Security Audit Coordination
Pre-audit code hardening: reentrancy guards, integer safety (SafeMath or Solidity 0.8+ built-ins), access control audit, front-running analysis, and Slither/MythX automated scan. Coordination with specialist audit firms (Trail of Bits, Halborn, OpenZeppelin) including finding remediation before mainnet deployment.
Event Indexing & On-Chain Monitoring
The Graph subgraph deployment for event indexing with GraphQL API. Custom indexer design for private chains using ethers.js event subscriptions into PostgreSQL. On-chain transaction monitoring with alerting for unusual activity patterns, large transfers, and access control changes.
Audit-Ready Contracts. Multi-Sig Governance.
Smart Contract Development Questions
Which blockchain networks does Wolk Inc develop smart contracts for?▾
Wolk Inc develops smart contracts primarily for Ethereum mainnet, Ethereum Layer 2 networks (Arbitrum, Base, Optimism, Polygon zkEVM), and permissioned EVM chains (Hyperledger Besu, Quorum). For enterprise use cases requiring lower transaction costs and predictable gas economics, L2 deployment is typically recommended over Ethereum mainnet.
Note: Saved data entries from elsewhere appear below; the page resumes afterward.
<file path="src/hdl/pwfd_pkg.sv">
// Shared types, register map and window helpers for the pulse width frame decoder.
package pwfd_pkg;

   // Width of a measured pulse and of the received data word.
   localparam int unsigned PULSE_W     = 16;
   localparam int unsigned PAYLOAD_W   = 16;
   localparam int unsigned COUNT_W     = 5;
   localparam int unsigned HEADER_W    = 3;
   localparam int unsigned NUM_HEADERS = 6;

   // Register map: one 32-bit register every four bytes.
   localparam int unsigned REG_COUNT  = 8;
   localparam int unsigned REG_IDX_W  = 3;
   localparam int unsigned CSR_ADDR_W = 5;
   localparam int unsigned CSR_DATA_W = 32;
   localparam int unsigned REG_HEADER0 = 0;
   localparam int unsigned REG_SHORT   = 6;
   localparam int unsigned REG_LONG    = 7;

   // One measured edge.
   typedef struct packed {
      logic                 line_level;
      logic [PULSE_W-1:0]   pulse_width;
   } req_type;

   // One decoded frame.
   typedef struct packed {
      logic [HEADER_W-1:0]  header_code;
      logic [PAYLOAD_W-1:0] payload;
      logic [3:0]           payload_bits;
      logic                 parity_ok;
   } rsp_type;

   // A width window: exclusive maximum in the upper half, exclusive minimum below.
   typedef struct packed {
      logic [PULSE_W-1:0] hi_limit;
      logic [PULSE_W-1:0] lo_limit;
   } window_type;

   // All windows as seen by the decoder.
   typedef struct packed {
      window_type [NUM_HEADERS-1:0] header_win;
      window_type                   short_win;
      window_type                   long_win;
   } cfg_type;

   // True when the width lies strictly between the window's limits.
   function automatic logic window_hit(window_type win, logic [PULSE_W-1:0] width);
      return (width > win.lo_limit) && (width < win.hi_limit);
   endfunction

endpackage

</file>
<file path="src/hdl/pwfd_csr.sv">
// Configuration register file holding the header and data pulse windows.
module pwfd_csr import pwfd_pkg::*; (
   input  logic                  clock,
   input  logic                  reset,
   input  logic                  csr_psel,
   input  logic                  csr_penable,
   input  logic                  csr_pwrite,
   input  logic [CSR_ADDR_W-1:0] csr_paddr,
   input  logic [CSR_DATA_W-1:0] csr_pwdata,
   output logic [CSR_DATA_W-1:0] csr_prdata,
   output logic                  csr_pready,
   output cfg_type               cfg
);

   logic [CSR_DATA_W-1:0] regs_ff [REG_COUNT];
   logic [REG_IDX_W-1:0]  reg_idx;
   logic                  wr_en;

   assign reg_idx    = csr_paddr[CSR_ADDR_W-1:2];
   assign wr_en      = csr_psel && csr_penable && csr_pwrite;
   assign csr_pready = 1'b1;
   assign csr_prdata = regs_ff[reg_idx];

   // Register writes complete in the access phase; all windows reset to match nothing.
   always_ff @(posedge clock) begin
      if (reset) begin
         for (int i = 0; i < REG_COUNT; i++) begin
            regs_ff[i] <= '0;
         end
      end else if (wr_en) begin
         regs_ff[reg_idx] <= csr_pwdata;
      end
   end

   // Present the registers to the decoder as windows.
   always_comb begin
      for (int i = 0; i < NUM_HEADERS; i++) begin
         cfg.header_win[i] = window_type'(regs_ff[REG_HEADER0 + i]);
      end
      cfg.short_win = window_type'(regs_ff[REG_SHORT]);
      cfg.long_win  = window_type'(regs_ff[REG_LONG]);
   end

endmodule

</file>
<file path="src/hdl/pwfd_core.sv">
// Frame state and the per-edge decode step of the pulse width frame decoder.
module pwfd_core import pwfd_pkg::*; #(
   parameter int unsigned FRAME_LIMIT = 16
) (
   input  logic    clock,
   input  logic    reset,
   input  cfg_type cfg,
   input  req_type item,
   input  logic    step,
   output logic    emit,
   output rsp_type result
);

   logic                 in_frame_ff, in_frame_in;
   logic                 armed_ff, armed_in;
   logic [HEADER_W-1:0]  header_ff, header_in;
   logic [COUNT_W-1:0]   count_ff, count_in;
   logic [PAYLOAD_W-1:0] data_ff, data_in;

   logic                 is_short, is_long, out_range, halt;
   logic [3:0]           last_idx;
   logic [PAYLOAD_W-1:0] pay_mask, pay;

   assign is_short  = window_hit(cfg.short_win, item.pulse_width);
   assign is_long   = window_hit(cfg.long_win, item.pulse_width);
   assign out_range = (item.pulse_width <= cfg.short_win.lo_limit) ||
                      (item.pulse_width >= cfg.long_win.hi_limit);

   // The last received bit is the parity bit; the bits below it are the payload.
   assign last_idx = 4'(count_ff - COUNT_W'(1));
   assign pay_mask = (PAYLOAD_W'(1) << last_idx) - PAYLOAD_W'(1);
   assign pay      = data_ff & pay_mask;

   assign result.header_code  = header_ff;
   assign result.payload      = pay;
   assign result.payload_bits = last_idx;
   assign result.parity_ok    = ((^pay) == data_ff[last_idx]);

   // Next state for one edge.
   always_comb begin
      in_frame_in = in_frame_ff;
      armed_in    = armed_ff;
      header_in   = header_ff;
      count_in    = count_ff;
      data_in     = data_ff;
      emit        = 1'b0;
      halt        = 1'b0;
      if (!in_frame_ff) begin
         // Hunting: a high edge restarts the bit store; the highest matching header wins.
         if (item.line_level) begin
            count_in = '0;
            data_in  = '0;
            armed_in = 1'b0;
            for (int i = 0; i < NUM_HEADERS; i++) begin
               if (window_hit(cfg.header_win[i], item.pulse_width)) begin
                  header_in   = HEADER_W'(i);
                  in_frame_in = 1'b1;
               end
            end
         end
      end else begin
         if (out_range) begin
            in_frame_in = 1'b0;
         end
         if (item.line_level) begin
            // Short high: records an armed one (aborting at the bit limit), otherwise ends a frame holding bits.
            if (is_short) begin
               if (armed_ff) begin
                  armed_in = 1'b0;
                  if (count_in >= COUNT_W'(FRAME_LIMIT)) begin
                     in_frame_in = 1'b0;
                  end else begin
                     data_in[count_in[3:0]] = 1'b1;
                     count_in = count_in + COUNT_W'(1);
                  end
               end else begin
                  if (count_ff != '0) begin
                     emit        = 1'b1;
                     in_frame_in = 1'b0;
                  end
                  halt = 1'b1;
               end
            end
            // Long high: records a zero (aborting at the bit limit), or aborts when armed.
            if (is_long && !halt) begin
               if (armed_in) begin
                  in_frame_in = 1'b0;
               end else begin
                  if (count_in >= COUNT_W'(FRAME_LIMIT)) begin
                     in_frame_in = 1'b0;
                  end else begin
                     count_in = count_in + COUNT_W'(1);
                  end
                  armed_in = 1'b0;
               end
            end
         end else begin
            // Low edges only move the arming flag, apart from the out-of-range check above.
            if (is_short) begin
               armed_in = 1'b0;
            end
            if (is_long) begin
               armed_in = 1'b1;
            end
         end
      end
   end

   // Frame state advances once per processed word.
   always_ff @(posedge clock) begin
      if (reset) begin
         in_frame_ff <= 1'b0;
         armed_ff    <= 1'b0;
         header_ff   <= '0;
         count_ff    <= '0;
         data_ff     <= '0;
      end else if (step) begin
         in_frame_ff <= in_frame_in;
         armed_ff    <= armed_in;
         header_ff   <= header_in;
         count_ff    <= count_in;
         data_ff     <= data_in;
      end
   end

endmodule

</file>
<file path="src/hdl/pulse_width_frame_decoder.sv">
// Top level of the pulse width frame decoder: input register, decode step, result register.
// A word is captured in the input register and decoded there; its frame result,
// if any, is registered in the result register and shown on rsp_valid.
// Throughput: one word per cycle; the input register stalls only while a finished
// frame waits in the result register.
// Reset is synchronous: all windows clear to match nothing and the decoder hunts.
module pulse_width_frame_decoder import pwfd_pkg::*; #(
   parameter int unsigned MAX_BITS = 16
) (
   input  logic                  clock,
   input  logic                  reset,
   input  logic                  req_valid,
   output logic                  req_stall,
   input  req_type               req_data,
   output logic                  rsp_valid,
   input  logic                  rsp_stall,
   output rsp_type               rsp_data,
   input  logic                  csr_psel,
   input  logic                  csr_penable,
   input  logic                  csr_pwrite,
   input  logic [CSR_ADDR_W-1:0] csr_paddr,
   input  logic [CSR_DATA_W-1:0] csr_pwdata,
   output logic [CSR_DATA_W-1:0] csr_prdata,
   output logic                  csr_pready
);

   localparam int unsigned FRAME_LIMIT = (MAX_BITS < PAYLOAD_W) ? MAX_BITS : PAYLOAD_W;

   cfg_type cfg;
   req_type in_data_ff;
   logic    in_valid_ff;
   rsp_type out_data_ff;
   logic    out_valid_ff;
   rsp_type result;
   logic    emit, out_free, advance;

   pwfd_csr u_csr (
      .clock       (clock),
      .reset       (reset),
      .csr_psel    (csr_psel),
      .csr_penable (csr_penable),
      .csr_pwrite  (csr_pwrite),
      .csr_paddr   (csr_paddr),
      .csr_pwdata  (csr_pwdata),
      .csr_prdata  (csr_prdata),
      .csr_pready  (csr_pready),
      .cfg         (cfg)
   );

   pwfd_core #(
      .FRAME_LIMIT (FRAME_LIMIT)
   ) u_core (
      .clock  (clock),
      .reset  (reset),
      .cfg    (cfg),
      .item   (in_data_ff),
      .step   (advance),
      .emit   (emit),
      .result (result)
   );

   // A word moves on unless it finishes a frame while the result register is held.
   assign out_free  = !out_valid_ff || !rsp_stall;
   assign advance   = in_valid_ff && (!emit || out_free);
   assign req_stall = in_valid_ff && !advance;

   // Input register.
   always_ff @(posedge clock) begin
      if (reset) begin
         in_valid_ff <= 1'b0;
      end else if (req_valid && !req_stall) begin
         in_valid_ff <= 1'b1;
      end else if (advance) begin
         in_valid_ff <= 1'b0;
      end
   end

   always_ff @(posedge clock) begin
      if (req_valid && !req_stall) begin
         in_data_ff <= req_data;
      end
   end

   // Result register.
   always_ff @(posedge clock) begin
      if (reset) begin
         out_valid_ff <= 1'b0;
      end else if (advance && emit) begin
         out_valid_ff <= 1'b1;
      end else if (!rsp_stall) begin
         out_valid_ff <= 1'b0;
      end
   end

   always_ff @(posedge clock) begin
      if (advance && emit) begin
         out_data_ff <= result;
      end
   end

   assign rsp_valid = out_valid_ff;
   assign rsp_data  = out_data_ff;

endmodule

</file>
<file path="config.mk">
export PLATFORM = sky130hd
export DESIGN_NAME = pulse_width_frame_decoder
export DESIGN_NICKNAME = d
export VERILOG_FILES = /design/src/hdl/pwfd_pkg.sv /design/src/hdl/pwfd_csr.sv /design/src/hdl/pwfd_core.sv /design/src/hdl/pulse_width_frame_decoder.sv
export SDC_FILE = /design/constraint.sdc
export NUM_CORES = 1
export LEC_CHECK = 0
export BUFFER_PORTS_ARGS = -buffer_cell sky130_fd_sc_hd__buf_2
export CAP_MARGIN = 10
export CORE_ASPECT_RATIO = 0.9
export CORE_MARGIN = 5
export CORE_UTILIZATION = 46
export DETAILED_ROUTE_END_ITERATION = 8
export PLACE_DENSITY_LB_ADDON = 0.25
export SLEW_MARGIN = 20
export SYNTH_ARGS = -nofsm -noshare
export SYNTH_HDL_FRONTEND = slang
export SYNTH_HIERARCHICAL = 1
export SYNTH_SLANG_ARGS = --single-unit
</file>
<file path="constraint.sdc">
create_clock -name clock -period 8.7 [get_ports clock]
set_input_delay 0 -clock clock [delete_from_list [all_inputs] [get_ports clock]]
set_output_delay 0 -clock clock [all_outputs]
set_load 0.05 [all_outputs]
</file>
==> flow_summary.json <==
{
  "synth_seq_cells": 325,
  "critPathMaxFanout": 16,
  "async_reset_ff_share_pct": 0,
  "antenna_found_initial": 3,
  "final_antenna_net_count": 0,
  "worst_slew_pin_slew_ns": 1.105,
  "fin_tns_setup_ns": 0,
  "clock_sinks": 325,
  "nets": 2410,
  "cts-htree-levels": 2,
  "min_period_ns": 4.873,
  "min_path_type": "input pin to flop",
  "start_kind": "flop",
  "dieArea_sq_um": 51050,
  "max_slew_margin_pct": 26.23,
  "drtPass1Iterations": 5,
  "start_util_pct": 46.26,
  "grt_usage_pct": 25.91,
  "placementRows": 75,
  "cts_tree": "built",
  "drc": 0,
  "first_global_vias": 16240,
  "clk_latency_ns": 0.56,
  "cp.arrival_ns": 5.31,
  "vias_per_cell": 5.763,
  "yosys.area.top_type": "edfxtp_1",
  "synth_ff_type": "edfxtp_1",
  "cts_buffers": 39,
  "fin_util_pct": 53.13,
  "ctsHoldBuffers": 54,
  "avgSynthCellArea_sq_um": 11.31,
  "hpwl_microns": 45370,
  "finalHoldViolCount": 0,
  "routed_wl_microns": 66650,
  "dieWidth_microns": 237.6,
  "synthTopCellsByArea": "edfxtp_1, ha_1, and2_1",
  "fmax_ghz": 0.2052,
  "place_congestion": 0.9241,
  "p_total_mw": 4.202,
  "finalSetupViolations": 0,
  "end_kind": "flop",
  "rsz0062_at_grt": "false",
  "peakVddDrop_mv": 0.1367,
  "post_cts_buffers": 0,
  "ys_types": 83,
  "p_per_area_nw_per_um2": 170.6,
  "synth_warnings": 6,
  "root_buffer": "clkbuf_16",
  "setup.worst_path.class": "flop to flop",
  "overflow": 0,
  "grt_max_degree": 42,
  "post-synth-top-count-cell": "edfxtp_1",
  "ys_seq_area_share_pct": 44.20,
  "cts-resized-gates": 0,
  "grt_pass1_wl_microns": 100000,
  "cp_data_required_time_ns": 9.14,
  "synth_commonest_cells": "edfxtp_1, and2_1, ha_1, inv_1, nand2_1",
  "avgRoutedWirePerCell_microns": 24.41,
  "drive_above_1_share_pct": 15.66,
  "chipHeight_microns": 214.8,
  "io_pins": 120,
  "synth_edf_count": 297,
  "drv_slew": 0,
  "io_buffers": 116,
  "synthCells": 1896,
  "leakage_nw": 10.84,
  "fin_worst_skew_ns": 0.01717,
  "syn_area_sq_um": 21450,
  "core_sq_um": 46360,
  "areaGrowthSynthToFinish_pct": 14.84,
  "num_vias": 15730,
  "clkSlewWorstSetupHoldPaths_ns": 0.06,
  "outcome": "completed",
  "synth_nets": 2222,
  "drtIter0Drc": 1734,
  "max-clock-path-buffers": 3,
  "synth.top_cell.area_share_pct": 41.58,
  "timing.final.crit_share_pct": 56.02,
  "drv_cap": 0
}
[flip-flops by register name (all words and copies together) (netlist names)]
name	flops
u_core/data_ff	16
u_core/header_ff	3
in_data_ff	17
u_core/armed_ff	1
u_core/in_frame_ff	1
u_csr/regs_ff	256
rsp_valid	1
u_core/count_ff	5
rsp_data	24
in_valid_ff	1
[critical path: stages, from the launching register on]
cell and delay (ns):
edfxtp_1 1.02, ha_1 0.42, a21oi_1 0.16, a21oi_1 0.08, o31a_1 0.37, o21ai_0 0.26
a311oi_1 0.15, a31oi_1 0.56, nand3_1 0.30, a2111oi_0 0.42, o221ai_1 0.20, a211oi_1 0.43
o31ai_1 0.20, mux2i_1 0.15
[where the power goes]
part / leakage [nW] / internal (mW) / switching (mW)
Combinational: 7.14 / 0.251 / 0.416
Clock: 0.648 / 1.03 / 0.674
Sequential: 3.05 / 1.78 / 0.0525
Total: 10.8 / 3.06 / 1.14
[layout by cell type, fill, tap and decap left out, drive strengths merged, types with 54 or more instances in the layout]
master / n
buf: 152
and2: 267
nor2: 60
edfxtp: 297
nand2: 84
inv: 269
mux4: 68
ha: 265
a21oi: 69
dlygate4sd3: 54
o21ai: 54
[kinds of logic after synthesis]
logic type                 count (synthesis)  share of synthesized area [%]
and+or+nand+nor                          567                          15.38
buffers and inverters                    327                          6.161
DFF                                      325                          44.20
AOI/OAI and AO/OA                        297                          9.241
adders and majority gates                265                          15.46
muxes                                     92                          8.448
xor gates and xnor gates                  22                          1.097
other                                      1                        0.01749
[worst paths after layout]
path / cells after the start / slack, ns / from / to
setup / recovery: 13 / 3.83 / in_data_ff[11] / u_core/header_ff[0]
hold / removal: 2 / 0.15 / req_data[15] / in_data_ff[15]
setup reg to reg: 13 / 3.83 / in_data_ff[11] / u_core/header_ff[0]
hold reg to reg: 0 / 0.49 / u_core/header_ff[2] / rsp_data[23]
[metrics by stage]
stage | hold slack (ns) | worst slack, ns | instance area, sq um | cells
floorplan | 0.06907 | 4.481 | 21450 | 1896
global placement | 0.1787 | 4.075 | 22770 | 2605
detailed placement | 0.1781 | 3.984 | 22770 | 2605
CTS | 0.1252 | 3.948 | 24620 | 2729
global route | 0.1470 | 3.533 | 24630 | 2729
finish | 0.1530 | 3.827 | 24630 | 2730
[layout make-up]
type                            count  area (sq um)
Antenna cell                        1         2.502
Clock buffer                       48          1084
Clock inverter                     22         235.2
Fill cell                        4102         21730
Inverter                          268          1006
Multi-Input combinational cell   1244         10660
Sequential cell                   325          9479
Tap cell                          616         770.7
Timing Repair Buffer              206          1394
[metal layers]
layer | vias up | track usage (%) | routed length, microns
met5 | - | 0 | 11
met4 | 2 | 8.119 | 2077
met3 | 119 | 5.512 | 6072
met2 | 660 | 40.50 | 29680
met1 | 7740 | 36.43 | 28810
li1 | 7213 | - | -
Power figures use the tool's default switching activity.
Is an upgradeable proxy pattern required for all enterprise smart contracts?▾
Not always. Immutable contracts are simpler, cheaper to deploy, and carry less governance risk. Upgradeable proxies are appropriate when: business logic will evolve, regulatory requirements may change the contract behaviour, or the contract needs to be fixable if a non-catastrophic bug is found. The proxy governance model (who controls upgrades, what timelock applies) must be defined before development begins — not added afterward.
How long does a smart contract audit take and what does it cost?▾
For a mid-complexity contract system (3–8 contracts, 500–2000 lines of Solidity), an audit from a specialist firm typically takes 2–4 weeks and costs between $15,000 and $60,000 USD depending on the firm and scope. Wolk Inc prepares contracts for audit readiness — removing obvious issues and writing comprehensive test coverage — to reduce audit duration and cost.
What testing framework does Wolk Inc use for smart contracts?▾
Wolk Inc uses Hardhat as the primary development and testing framework, with Foundry for fuzz testing and invariant testing. Test coverage includes unit tests for all functions, integration tests for multi-contract interactions, and scenario tests for the specific attack vectors relevant to the contract type (reentrancy, front-running, integer edge cases).
Can Wolk Inc build smart contracts that interact with real-world data (oracles)?▾
Yes. Wolk Inc integrates Chainlink price feeds, Chainlink VRF (verifiable randomness), and Chainlink Functions for custom API data in smart contracts. Oracle integration requires careful design — contracts should use time-weighted average prices (TWAPs) rather than spot prices for any financial logic to prevent price manipulation attacks.